Graduação do nível de risco
Situa o aluno em torno dessa graduação
Investimentos cujos valores de resgate dependam do mercado, sujeitos a condições de oferta e demanda, são mais arriscados que, por exemplo, títulos públicos federais, quer seja pela dispersão na estimativa do valor a ser resgatado como pela qualidade do crédito. A compra de CDB de banco de qualidade de crédito duvidosa também é um investimento de risco, não pelo cálculo do valor de resgate, mas pela dúvida quanto a sua efetivação (recebimento do dinheiro na data de liquidação).
Investidores são sempre orientados para minimizar o risco. Wall Street define risco como volatilidade, e a maneira de reduzir risco, dizem os especialistas, é diversificar. Mas, no relatório anual de 1993 da Berkshire Hathaway, o executivo-chefe Warren Buffet [1] diz que investidores inteligentes podem fazer melhor do que isso, se ignorarem a orientação de Wall Street. Berkshire Hathaway possui grandes quantidades de apenas nove ações, uma concentração que reflete uma crença de Buffet: ele foi capaz de tomar apenas umas poucas decisões inteligentes durante toda a sua vida.

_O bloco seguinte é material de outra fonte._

Source: an optimization exercise on an open RTL-to-GDS flow (aim: small area). Production flows keep margins and buffers that such runs may drop.
Only simulation tests tie the RTL to the original design; equivalence was not proved.
No activity file was given, so power comes from the tool's default toggle rates.

==> flow/design.v (outline; a module is shown in full before it is edited, if it fits) <==
// module playrec: 803 lines
// module fa_cell: 3 lines
// module sel_dec: 7 lines
// module ha_cell: 3 lines
module playrec(
	input			CLOCK_50, reset,
	output reg	[21:0]	ram_addr,
	output	[15:0]	ram_data_in,
	output			ram_read, ram_write,
	input	[15:0]	ram_data_out,
	input			ram_valid, ram_waitrq,
	output	[15:0]	audio_out,
	input	[15:0]	audio_in,
	input			audio_out_allowed, audio_in_available,
	output			write_audio_out, read_audio_in,
	input			play, record, pause,
	input	[1:0]	speed,
	input [2:0] sel
);
  // ...
==> flow/flow/run.sh <==
#!/bin/bash
# Standard ORFS layout (the standard.sh, unchanged synthesis) with two
# layout-only choices passed to the ORFS scripts:
#  - port buffers use the smallest buffer cell (every port is still buffered)
#  - clock tree synthesis without dummy loads
set -euo pipefail
export BUFFER_PORTS_ARGS="-buffer_cell sky130_fd_sc_hd__buf_1"
export CTS_ARGS="-sink_clustering_enable -repair_clock_nets -dont_use_dummy_load -buf_list sky130_fd_sc_hd__clkbuf_4 -sink_clustering_size 10 -sink_clustering_max_diameter 50"
bash standard.sh > standard_flow.log 2>&1
==> flow/standard.sh <==
#!/bin/bash
# synth_recipe.tcl (not shown) runs the flow's synth.tcl, then flattens the netlist and writes it again
# the make line also repeats each setting of config.mk as NAME=value (left out here)
make -C /OpenROAD-flow-scripts/flow DESIGN_CONFIG=/design/flow/config.mk WORK_HOME=/design/flow/orfs CLKGATE_MAP_FILE= SYNTH_SCRIPT=/design/flow/synth_recipe.tcl "${@:-finish}"
==> flow/config.mk <==
export PLATFORM = sky130hd
export DESIGN_NAME = playrec
export DESIGN_NICKNAME = playrec
export VERILOG_FILES = /design/flow/design.v
export SDC_FILE = /design/flow/constraint.sdc
export NUM_CORES = 4
export LEC_CHECK = 0
export CAP_MARGIN = 20
export CORE_MARGIN = 2
export CORE_UTILIZATION = 40
export SETUP_SLACK_MARGIN = 0
export SLEW_MARGIN = 20
export SYNTH_HIERARCHICAL = 1
export SYNTH_MINIMUM_KEEP_SIZE = 0
==> flow/constraint.sdc <==
create_clock -name core_clock -period 10.0 [get_ports {CLOCK_50}]
set_input_delay 2.0000 -clock core_clock [delete_from_list [all_inputs] [get_ports {CLOCK_50}]]
set_output_delay 2.0000 -clock core_clock [all_outputs]
set_load 0.01 [all_outputs]
==> impl_metrics.py, run 1 <==
metrics = {
    "worst_setup_path": {
        "start_kind": "input port",
        "slowest_delay_ns": 0.52,
        "crit_type": "in -> out",
        "startpoint": "sel[2]",
        "rrSetupSlack_ns": 2.90,
        "endpoint": "ram_data_in[15]",
    },
    "finish": {
        "seq_cell_count": 204,
        "multi_input_cells": 780,
        "nNetsFinal": 1439,
        "n_all_buffers": 91,
        "mostFrequentLayoutCell": "dfxtp_1",
        "largestClassByArea": "multi-input combinational cells",
        "layout_common_cells": "dfxtp_1 (204), fa_1 (203), nand2_1 (118)",
        "multi_input_area_share_pct": 60.1,
    },
    "synthesis": {
        "syn_avg_cell_area_um2": 11.6,
        "synth_cells": 1073,
        "yosysTopAreaCell": "dfxtp_1",
        "synth_top_family_by_area": "adder cells",
        "synth_nets": 1388,
        "synth_ff_type": "dfxtp_1",
        "synth_adder_area_share_pct": 39.1,
    },
    "power": {
        "seqPwrFrac_pct": 21.3,
        "swShare_pct": 49.1,
        "power-top-group": "combinational logic",
        "intPower_w": 0.00238,
    },
    "routing": {
        "drc": 0,
        "wl_met2_um": 14900,
    },
    "global_routing": {
        "grt_pass1_wl_um": 52600,
        "use_met2_pct": 31.3,
        "grt_start_max_net_pins": 95,
        "met3_usage_pct": 4.01,
    },
    "clock_network": {
        "cts_htree_levels": 1,
        "cts.reportedPaths.clkPinSlew_ns": 0.10,
        "ctsHoldBuffers": 0,
    },
    "job": {
        "max_cap_viol_count": 0,
    },
    "placed_design": {
        "place_inst": 1488,
        "place_area_um2": 13100,
    },
    "timing": {
        "setup_ws_ns": 0.489,
        "finalSetupViolCount": 0,
    },
    "hold_path": {
        "hold_path_end": "x8[6]",
    },
    "run_status": {
        "status": "no timing/DRC/antenna violations",
    },
}
==> inputs of run 2 (changes only) <==
--- a/flow/config.mk
+++ b/flow/config.mk
@@ -8,7 +8,7 @@
 export CAP_MARGIN = 20
 export CORE_MARGIN = 2
 export CORE_UTILIZATION = 40
-export SETUP_SLACK_MARGIN = 0
+export SETUP_SLACK_MARGIN = 0.05
 export SLEW_MARGIN = 20
 export SYNTH_HIERARCHICAL = 1
 export SYNTH_MINIMUM_KEEP_SIZE = 0
==> impl_metrics.py, run 2 <==
metrics = {
    "hold_path": {
        "hp-class": "reg -> reg",
    },
    "clock_network": {
        "cts_htree_levels": 1,
        "cts_root_buf": "clkbuf_4",
        "clk_latency_ns": 0.69,
        "cts_buffers": 30,
        "cts.reportedPaths.clkPinSlew_ns": 0.10,
        "ctsHoldBuffers": 0,
        "ctsResizeCount": 0,
        "cts_buffer_depth": 3,
        "clock-sinks": 204,
        "cts_tree": "yes",
        "post_cts_buffers": 0,
    },
    "timing": {
        "clock.fmax_mhz": 105,
        "setup_ws_ns": 0.489,
        "fin_setup_tns_ns": 0,
        "whs_ns": 0.308,
        "slew_headroom_pct": 45.6,
        "hold_violations": 0,
        "rsz0062_at_grt": "no",
        "clock-skew-final_ns": 0.0701,
        "finalSetupViolCount": 0,
        "slew_viol_final": 0,
        "timing.final.crit_share_pct": 95.1,
        "tightest_slew_ns": 0.812,
        "layout_min_cycle_time_ns": 9.51,
    },
    "finish": {
        "layout_common_cells": "dfxtp_1 (204), fa_1 (203), nand2_1 (118)",
        "largest_register_ffs": 22,
        "final_layout_size_suffix_gt1_share_pct": 5.79,
        "area_growth_pct": 6.96,
        "top_register": "ram_addr",
        "final_cells": 1519,
        "seq_area_um2": 4080,
        "final_core_util_pct": 43.6,
        "multiInputGateArea_um2": 8030,
        "nFillCells": 2949,
        "nNetsFinal": 1439,
        "mostFrequentLayoutCell": "dfxtp_1",
    },
    "worst_setup_path": {
        "endpoint_kind": "output pin",
        "critPathRequiredTime_ns": 8.00,
        "start_kind": "input port",
        "worst-path-buf-inv": 3,
        "rr_endpoint": "s2[16]",
        "crit_type": "in -> out",
        "cp_common_cell": "fa_1",
        "rrSetupSlack_ns": 2.90,
        "startpoint": "sel[2]",
        "worstRegToRegCells": 18,
        "cp_top_family": "adder cells",
        "crit_path_max_fanout": 29,
        "path_cells": "buf_1, and3b_2, buf_4, nand2_1, o211ai_1, fa_1, fa_1, fa_1, fa_1, fa_1, ha_1, a211oi_1, nor2_1, o31ai_1, nand2_1, o41ai_2, xnor2_1, buf_1",
        "endpoint": "ram_data_in[15]",
        "arrival_ns": 7.51,
        "cp_slowest_cell": "fa_1",
        "slowest_delay_ns": 0.52,
        "crit_cells": 18,
        "r2r-start": "x1[0]",
    },
    "power": {
        "p_per_area_nw_per_um2": 350,
        "leakagePower_nw": 5.71,
        "vdd_drop_max_uv": 418,
    },
    "die": {
        "die_x_um": 181,
        "fp-row-count": 64,
        "dieHeight_um": 181,
        "core_um2": 30700,
        "die_area_um2": 32700,
        "start_util_pct": 40.7,
        "pin_count": 104,
    },
    "synthesis": {
        "ys_ff_latch": 204,
        "synth_adder_area_share_pct": 39.1,
        "yosys.area_share.simple_pct": 8.60,
        "netlist_area_um2": 12500,
        "synth_compound_area_share_pct": 14.5,
        "synth_top_family_by_area": "adder cells",
        "synth_area_leaders": "dfxtp_1 (33%), fa_1 (33%), ha_1 (6.6%)",
        "ys_seq_area_share_pct": 32.7,
        "synth_cells": 1073,
        "yosysMostFrequentCell": "dfxtp_1",
        "yosysTopAreaCell": "dfxtp_1",
        "synth_commonest_cells": "dfxtp_1 (204), fa_1 (203), nand2_1 (118), ha_1 (66), o22ai_1 (63)",
        "synth_ff_type": "dfxtp_1",
        "synth_nets": 1388,
        "synth_top_area_share_pct": 32.7,
        "yosysUniqueCellTypes": 52,
        "yosysWarnings": 7,
        "async_flop_share_pct": 0,
        "synth_xor_xnor_area_share_pct": 1.82,
        "synth_edf_count": 0,
        "syn_avg_cell_area_um2": 11.6,
        "synth.area.mux_share_pct": 0,
    },
    "placed_design": {
        "port_buffers": 71,
        "hpwl_um": 25900,
        "place_inst": 1488,
        "gp_congestion": 0.916,
        "pre_cts_ws_ns": 0.571,
    },
    "routing": {
        "routed-via-count": 8773,
        "drt-initial-drc-count": 963,
        "antenna_left": 0,
        "met3WireLength_um": 2670,
        "wirelength_um": 32900,
        "wl_met2_um": 14900,
        "drc": 0,
        "wl_per_cell_um": 21.7,
        "wl_met1_um": 14400,
        "drtPass1Iterations": 6,
        "dr.max_layer_used": "met4",
        "vias_per_cell": 5.78,
    },
    "job": {
        "max_cap_viol_count": 0,
    },
    "global_routing": {
        "grt_pass1_vias": 9209,
        "grt_remaining_overflow": 0,
        "grt_pass1_wl_um": 52600,
        "grt_start_max_net_pins": 95,
        "grt_usage_pct": 20.3,
        "antenna_found_initial": 1,
    },
    "run_status": {
        "status": "no timing/DRC/antenna violations",
    },
}
[run 2: stage by stage]
step,instance area (µm²),power [W]
global route,13400,0.00515
floorplan,12500,0.00340
CTS,13400,0.00469
detailed placement,13100,0.00428
global placement,13100,0.00426
finish,13400,0.00467
[run 2: modules after synthesis, one instance, submodules excluded]
module	area (µm²)	cells	flip-flops and latches	copies in the design
ha_cell	12.5	1	0	40
sel_dec	47.5	6	0	1
playrec	7900	825	204	1
fa_cell	20.0	1	0	202
[run 2: cells by family (layout without fill, tap and decap cells)]
group,after synthesis,count (layout)
fa+ha+maj,269,269
flops,204,204
xor+xnor,26,26
buf+inv,89,138
compound gates,255,255
other cells,0,1
simple gates,230,230
[run 2: report_power, final]
part	total [W]	internal, W	switching [W]	leakage (nW)
Combinational	0.00329	0.00136	0.00193	3.86
Clock	0.000394	0.000137	0.000258	0.138
Sequential	0.000994	0.000884	0.000110	1.71
Total	0.00467	0.00238	0.00230	5.71
[run 2: worst min-delay path by stage]
stage	start	to	slack (ns)	cells past startpoint
final	x7[6]	x8[6]	0.31	0
after global routing	x7[6]	x8[6]	0.32	0
after CTS	x7[6]	x8[6]	0.30	0
after detailed placement	x7[6]	x8[6]	0.33	0
after global placement	x7[10]	x8[10]	0.33	0
after floorplan	x7[0]	x8[0]	0.32	0
[run 2: area by class of cell]
type,instances,share of cell area (%)
diodes,1,0.0187
well taps,396,3.71
repair buffers,91,3.49
inverters,17,0.477
clock buffers,30,1.69
multi-input cells,780,60.1
flip-flops and latches,204,30.6
[run 2: routing by layer]
metal	up-vias	global-route usage (%)
met4	0	6.19
li1	3891	-
met2	439	31.3
met3	74	4.01
met1	4369	29.0
met5	-	0

static timing again, ports no longer ideal:
In the flow no input, the clock included, has a driving cell. The finished layouts below were timed again as built, in two steps. Step 1 assumes that a clkbuf_16 drives the clock port and a buf_2 every other input. Step 2, shift: input delay + t, output delay - t, t = (earliest + latest rising clock arrival at the registers) / 2. This alone moves slack from input paths to output paths. Three values: ideal ports, drivers, drivers and shift; two values: the first two.
| run | t, ns | setup slack, ns | slew at the worst register clock pin (ns) | worst slew at a driven data input, ns | cell pins on the clock port's net |
|---|---|---|---|---|---|
| run 1 | 0.697 | 0.489 / 0.468 / 0.468 | 0.11 / 0.11 | 0.07 | 1 |
| run 2 | 0.697 | 0.489 / 0.468 / 0.468 | 0.11 / 0.11 | 0.07 | 1 |
After both steps setup and hold are still met in every run listed.
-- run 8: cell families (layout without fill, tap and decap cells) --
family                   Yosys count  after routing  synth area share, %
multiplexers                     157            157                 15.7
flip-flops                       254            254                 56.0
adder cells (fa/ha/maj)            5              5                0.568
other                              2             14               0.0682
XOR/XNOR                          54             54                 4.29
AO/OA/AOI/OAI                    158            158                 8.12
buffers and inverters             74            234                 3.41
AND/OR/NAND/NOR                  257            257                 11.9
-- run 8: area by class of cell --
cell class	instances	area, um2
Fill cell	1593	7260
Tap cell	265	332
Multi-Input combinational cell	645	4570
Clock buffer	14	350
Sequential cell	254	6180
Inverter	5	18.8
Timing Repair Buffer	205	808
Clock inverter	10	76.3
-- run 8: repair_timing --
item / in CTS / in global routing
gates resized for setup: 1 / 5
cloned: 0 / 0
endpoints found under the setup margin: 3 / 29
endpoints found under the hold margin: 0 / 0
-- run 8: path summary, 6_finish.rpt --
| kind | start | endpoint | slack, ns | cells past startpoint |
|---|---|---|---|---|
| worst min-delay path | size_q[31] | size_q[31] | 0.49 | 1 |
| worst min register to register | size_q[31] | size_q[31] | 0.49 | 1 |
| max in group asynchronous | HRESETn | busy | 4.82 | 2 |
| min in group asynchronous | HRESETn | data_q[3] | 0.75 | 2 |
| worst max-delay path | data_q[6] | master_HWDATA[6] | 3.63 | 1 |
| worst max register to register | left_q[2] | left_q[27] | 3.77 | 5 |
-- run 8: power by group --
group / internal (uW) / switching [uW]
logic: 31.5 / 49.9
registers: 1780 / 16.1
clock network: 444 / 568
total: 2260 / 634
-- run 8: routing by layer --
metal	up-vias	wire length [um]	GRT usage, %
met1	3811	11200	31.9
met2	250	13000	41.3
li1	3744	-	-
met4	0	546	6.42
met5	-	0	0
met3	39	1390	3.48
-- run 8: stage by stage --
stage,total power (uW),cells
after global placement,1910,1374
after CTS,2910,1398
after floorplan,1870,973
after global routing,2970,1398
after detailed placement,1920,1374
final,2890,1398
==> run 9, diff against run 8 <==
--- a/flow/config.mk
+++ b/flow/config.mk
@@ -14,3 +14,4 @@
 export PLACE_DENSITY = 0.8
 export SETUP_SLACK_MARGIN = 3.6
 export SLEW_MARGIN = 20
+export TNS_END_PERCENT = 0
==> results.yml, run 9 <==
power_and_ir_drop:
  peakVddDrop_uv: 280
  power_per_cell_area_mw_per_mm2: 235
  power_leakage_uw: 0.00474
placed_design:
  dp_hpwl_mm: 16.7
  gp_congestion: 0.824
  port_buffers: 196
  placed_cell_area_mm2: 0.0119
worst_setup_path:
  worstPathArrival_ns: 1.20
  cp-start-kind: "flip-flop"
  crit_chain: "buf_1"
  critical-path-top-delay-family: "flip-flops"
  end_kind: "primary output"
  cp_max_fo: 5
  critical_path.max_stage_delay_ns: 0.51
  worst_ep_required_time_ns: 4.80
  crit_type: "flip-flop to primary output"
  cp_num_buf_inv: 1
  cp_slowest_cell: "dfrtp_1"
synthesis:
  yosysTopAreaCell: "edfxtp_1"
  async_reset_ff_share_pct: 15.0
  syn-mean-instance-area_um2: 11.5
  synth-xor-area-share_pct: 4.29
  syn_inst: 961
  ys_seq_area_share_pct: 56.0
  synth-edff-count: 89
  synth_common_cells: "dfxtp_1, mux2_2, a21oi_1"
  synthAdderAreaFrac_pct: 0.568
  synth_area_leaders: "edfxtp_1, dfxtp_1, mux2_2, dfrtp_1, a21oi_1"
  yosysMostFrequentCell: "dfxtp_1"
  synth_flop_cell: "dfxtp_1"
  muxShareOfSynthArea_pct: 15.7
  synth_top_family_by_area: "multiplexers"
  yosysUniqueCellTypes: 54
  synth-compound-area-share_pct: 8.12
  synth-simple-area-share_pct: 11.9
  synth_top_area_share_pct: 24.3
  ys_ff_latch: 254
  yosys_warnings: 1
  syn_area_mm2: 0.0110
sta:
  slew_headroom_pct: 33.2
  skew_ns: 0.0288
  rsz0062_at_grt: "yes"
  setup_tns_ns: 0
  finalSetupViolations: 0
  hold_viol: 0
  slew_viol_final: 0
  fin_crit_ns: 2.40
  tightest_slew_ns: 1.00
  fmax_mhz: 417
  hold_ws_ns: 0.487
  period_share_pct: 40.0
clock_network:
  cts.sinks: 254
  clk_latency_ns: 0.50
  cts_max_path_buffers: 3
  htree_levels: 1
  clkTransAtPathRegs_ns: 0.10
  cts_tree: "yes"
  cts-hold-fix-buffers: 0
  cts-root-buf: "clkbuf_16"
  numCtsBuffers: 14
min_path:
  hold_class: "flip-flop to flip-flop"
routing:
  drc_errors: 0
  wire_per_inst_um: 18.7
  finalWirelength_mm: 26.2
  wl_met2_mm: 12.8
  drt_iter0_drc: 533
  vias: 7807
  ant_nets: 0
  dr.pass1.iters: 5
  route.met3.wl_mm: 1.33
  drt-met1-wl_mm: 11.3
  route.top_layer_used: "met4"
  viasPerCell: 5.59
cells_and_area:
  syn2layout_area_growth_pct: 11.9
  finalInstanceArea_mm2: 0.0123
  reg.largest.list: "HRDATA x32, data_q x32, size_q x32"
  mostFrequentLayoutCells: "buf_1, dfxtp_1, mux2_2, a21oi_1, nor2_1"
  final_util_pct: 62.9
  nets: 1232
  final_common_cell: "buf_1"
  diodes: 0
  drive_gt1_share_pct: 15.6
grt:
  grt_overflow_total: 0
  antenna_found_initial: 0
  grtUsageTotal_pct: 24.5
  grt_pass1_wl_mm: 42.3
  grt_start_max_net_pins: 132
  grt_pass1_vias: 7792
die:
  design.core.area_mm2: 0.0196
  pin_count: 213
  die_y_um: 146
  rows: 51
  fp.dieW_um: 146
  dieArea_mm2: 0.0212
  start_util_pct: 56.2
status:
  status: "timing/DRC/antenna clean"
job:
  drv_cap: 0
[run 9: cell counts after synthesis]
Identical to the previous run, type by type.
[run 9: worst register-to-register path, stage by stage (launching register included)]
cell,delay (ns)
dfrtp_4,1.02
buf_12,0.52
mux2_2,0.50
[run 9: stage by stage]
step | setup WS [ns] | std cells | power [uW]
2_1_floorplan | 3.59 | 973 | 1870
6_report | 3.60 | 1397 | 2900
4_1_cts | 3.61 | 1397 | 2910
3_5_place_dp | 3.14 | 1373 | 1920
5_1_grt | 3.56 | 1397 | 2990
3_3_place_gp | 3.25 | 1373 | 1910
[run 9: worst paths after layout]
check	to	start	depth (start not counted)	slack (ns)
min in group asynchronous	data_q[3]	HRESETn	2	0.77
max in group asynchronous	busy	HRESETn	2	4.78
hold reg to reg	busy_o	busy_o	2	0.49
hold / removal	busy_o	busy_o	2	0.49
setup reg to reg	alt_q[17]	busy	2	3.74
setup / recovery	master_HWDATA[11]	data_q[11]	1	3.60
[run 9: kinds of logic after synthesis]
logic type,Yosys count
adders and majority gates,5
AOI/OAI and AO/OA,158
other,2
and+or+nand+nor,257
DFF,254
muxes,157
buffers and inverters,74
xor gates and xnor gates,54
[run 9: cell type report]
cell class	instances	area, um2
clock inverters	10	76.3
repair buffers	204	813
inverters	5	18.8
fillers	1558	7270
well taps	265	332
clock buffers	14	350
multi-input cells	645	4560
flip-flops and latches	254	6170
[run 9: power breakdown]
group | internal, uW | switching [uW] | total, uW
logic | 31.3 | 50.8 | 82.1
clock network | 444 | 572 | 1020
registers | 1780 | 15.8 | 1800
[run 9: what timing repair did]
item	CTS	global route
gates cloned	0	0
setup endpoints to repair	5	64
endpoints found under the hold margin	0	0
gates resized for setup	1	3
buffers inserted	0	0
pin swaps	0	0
Background: an optimization exercise with open tools, aiming at a short achievable clock period. Do not read the settings as production practice. The RTL was checked by simulation tests, not by an equivalence proof against the original design. The clock port is modelled as an ideal driver, which makes a skipped or thinned clock tree look cheaper than it is; a real chip needs a root buffer or a tree. No activity file was given, so power comes from the tool's default toggle rates.

==> module Fifo, before the edit <==
module Fifo
(
input clk,rst, wr_en, rd_en,
input           [7:0] buf_in,
output reg      [7:0] buf_out,
output          [7:0] fifo_counter,
output          buf_empty,
output reg      buf_full
);
reg  [6:0]  cnt_o;    
reg         ne_o;     
reg  [7:0]  lo_r;     
reg  [8:0]  hi_r;     
reg         sh;       
reg  [7:0]  din_q;    
reg  [63:0] wsel;     
reg  [7:0]  dlo_n;    
reg  [8:0]  dhi_n;    
reg  [7:0]  bo_n;     
reg  [7:0]  ent [63:0];
assign fifo_counter = {1'b0, cnt_o};
assign buf_empty    = ~ne_o;
wire [7:0] lo = {lo_r[7:1], ~lo_r[0]};
wire [8:0] hi = {hi_r[8:1], ~hi_r[0]};
wire empty = lo[0] & hi[0];      
wire full  = hi[8];              
function [6:0] enc;
     input [7:0] l;
     input [8:0] h;
     begin
          enc[0] = l[1] | l[3] | l[5] | l[7];
          enc[1] = l[2] | l[3] | l[6] | l[7];
          enc[2] = l[4] | l[5] | l[6] | l[7];
          enc[3] = h[1] | h[3] | h[5] | h[7];
          enc[4] = h[2] | h[3] | h[6] | h[7];
          enc[5] = h[4] | h[5] | h[6] | h[7];
          enc[6] = h[8];
     end
endfunction
wire [7:0] lo_10 = {lo[6:1], lo[0] & ~full, lo[7] | full};
wire [7:0] lo_01 = {lo[0] & ~empty, lo[7:2], lo[1] | empty};
wire [7:0] lo_11 = {lo[7] | full, lo[6:2], lo[1] | empty, lo[0] & ~full & ~empty};
wire [8:0] hi_10 = lo[7] ? {hi[7:0], 1'b0} : hi;
wire [8:0] hi_01 = lo[0] ? {1'b0, hi[8:2], hi[1] | hi[0]} : hi;
wire [8:0] hi_11 = {1'b0, hi[7] | hi[8], hi[6:0]};
wire [6:0] b_10 = enc(lo_10, hi_10);
wire [6:0] b_01 = enc(lo_01, hi_01);
wire [6:0] b_11 = enc(lo_11, hi_11);
wire [6:0] b_00 = enc(lo, hi);
wire       ne_01 = ~(hi[0] & (lo[0] | lo[1]));
wire       f_10  = hi[8] | (lo[7] & hi[7]);
wire [7:0] lo_nx = wr_en ? (rd_en ? lo_11 : lo_10) : (rd_en ? lo_01 : lo);
wire [8:0] hi_nx = wr_en ? (rd_en ? hi_11 : hi_10) : (rd_en ? hi_01 : hi);
wire [7:0]  dl = ~dlo_n;
wire [8:0]  dh = ~dhi_n;
wire [64:0] at;
genvar g;
generate
for (g = 0; g <= 64; g = g + 1) begin : dec
     assign at[g] = dl[g % 8] & dh[g / 8];
end
endgenerate
wire [63:0] wsel_nx;
assign wsel_nx[0] = wr_en & (rd_en ? (at[1] | at[0]) : at[0]);
generate
for (g = 1; g < 63; g = g + 1) begin : ws
     assign wsel_nx[g] = wr_en & (rd_en ? at[g + 1] : at[g]);
end
endgenerate
assign wsel_nx[63] = wr_en & ~rd_en & at[63];
always @(posedge clk or posedge rst)
begin
if (rst) begin
     cnt_o    <= 7'd0;
     ne_o     <= 1'b0;
     buf_full <= 1'b0;
     lo_r     <= 8'd0;
     hi_r     <= 9'd0;
     dlo_n    <= 8'hfe;
     dhi_n    <= 9'h1fe;
     wsel     <= 64'd0;
end else begin
     cnt_o    <= wr_en ? (rd_en ? b_11 : b_10) : (rd_en ? b_01 : b_00);
     ne_o     <= wr_en | (rd_en ? ne_01 : ~empty);
     buf_full <= ~rd_en & (wr_en ? f_10 : full);
     lo_r     <= {lo_nx[7:1], ~lo_nx[0]};
     hi_r     <= {hi_nx[8:1], ~hi_nx[0]};
     dlo_n    <= wr_en ? (rd_en ? ~lo_11 : ~lo_10) : (rd_en ? ~lo_01 : dlo_n);
     dhi_n    <= wr_en ? (rd_en ? ~hi_11 : ~hi_10) : (rd_en ? ~hi_01 : dhi_n);
     wsel     <= wsel_nx;
end
end
wire [7:0] head = wsel[0] ? din_q : (sh ? ent[1] : ent[0]);
wire       re   = rd_en & ~empty;
always @(posedge clk or posedge rst)
begin
if (rst) begin
     buf_out <= 8'd0;
     bo_n    <= 8'hff;
     sh      <= 1'b0;
end else begin
     buf_out <= re ? head : ~bo_n;
     bo_n    <= re ? ~head : bo_n;
     sh <= re;
end
end
always @(posedge clk)
     din_q <= buf_in;
integer i;
always @(posedge clk)
begin
     for (i = 0; i < 64; i = i + 1)
          if (wsel[i])
               ent[i] <= din_q;
          else if (sh && i < 63)
               ent[i] <= ent[i + 1];
end
endmodule
Settings: LEC_CHECK=0, ABC_CLOCK_PERIOD_IN_PS=1000, CAP_MARGIN=20, CORE_MARGIN=2, CORE_UTILIZATION=65, SETUP_SLACK_MARGIN=2.35, SLEW_MARGIN=20, TNS_END_PERCENT=100; clock period 4.0 ns.
standard.sh (not shown) runs the stock make flow with config.mk's settings and CLKGATE_MAP_FILE= SYNTH_SCRIPT=/design/flow/synth_recipe.tcl, a recipe that flattens the netlist after the stock synthesis.
==> flow/flow/run.sh <==
#!/bin/bash
# The standard layout (standard.sh), except that the clock tree is built
# by flow/mycts.tcl (hooked in through ORFS's PRE_CTS_TCL): the clock port
# drives MY_CTS_COLS clkbuf_16 roots, each driving MY_CTS_ROWS clkbuf_16
# leaves, each driving an equal group of nearby flip-flops.
set -euo pipefail
export PRE_CTS_TCL=$PWD/flow/pre_cts.tcl
export MY_CTS_COLS=4
export MY_CTS_ROWS=8
bash standard.sh > standard.log 2>&1
Other scripts of this flow, unchanged in this note and not shown: flow/flow/mycts.tcl, flow/flow/pre_cts.tcl
The first run completed without violations.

Um resumo de sua carta aos acionistas diz:
“A estratégia que adotamos contraria os padrões dogmáticos da diversificação. Muitos diriam então que nossa estratégia deve ser mais arriscada do que a que é empregada pelos investidores convencionais. Discordamos. Cremos que uma política de concentração de portfólio pode reduzir riscos, se levar em conta – como deve – a intensidade com que o investidor encara uma operação de compra e o grau de conforto que ele deve sentir, antes de comprar essa posição. Preferimos definir risco segundo os termos do dicionário, como a possibilidade de perder dinheiro, ou dar-se mal com um investimento.
Os acadêmicos, todavia, gostam de definir risco de investimento de outra forma, afirmando que ele é a volatilidade relativa de uma ação ou de uma carteira de ações – isto é, sua volatilidade comparada com a de uma grande amostra de mercado. Empregando bancos de dados e procedimentos estatísticos, estes acadêmicos calculam com precisão o Beta de uma ação – sua volatilidade relativa no passado – e daí constroem teorias secretas de investimento e alocação de capitais em função desse cálculo. Em sua ânsia por uma estatística simples para medir risco, todavia, eles se esquecem de um princípio fundamental: é melhor estar aproximadamente certo, do que precisamente errado.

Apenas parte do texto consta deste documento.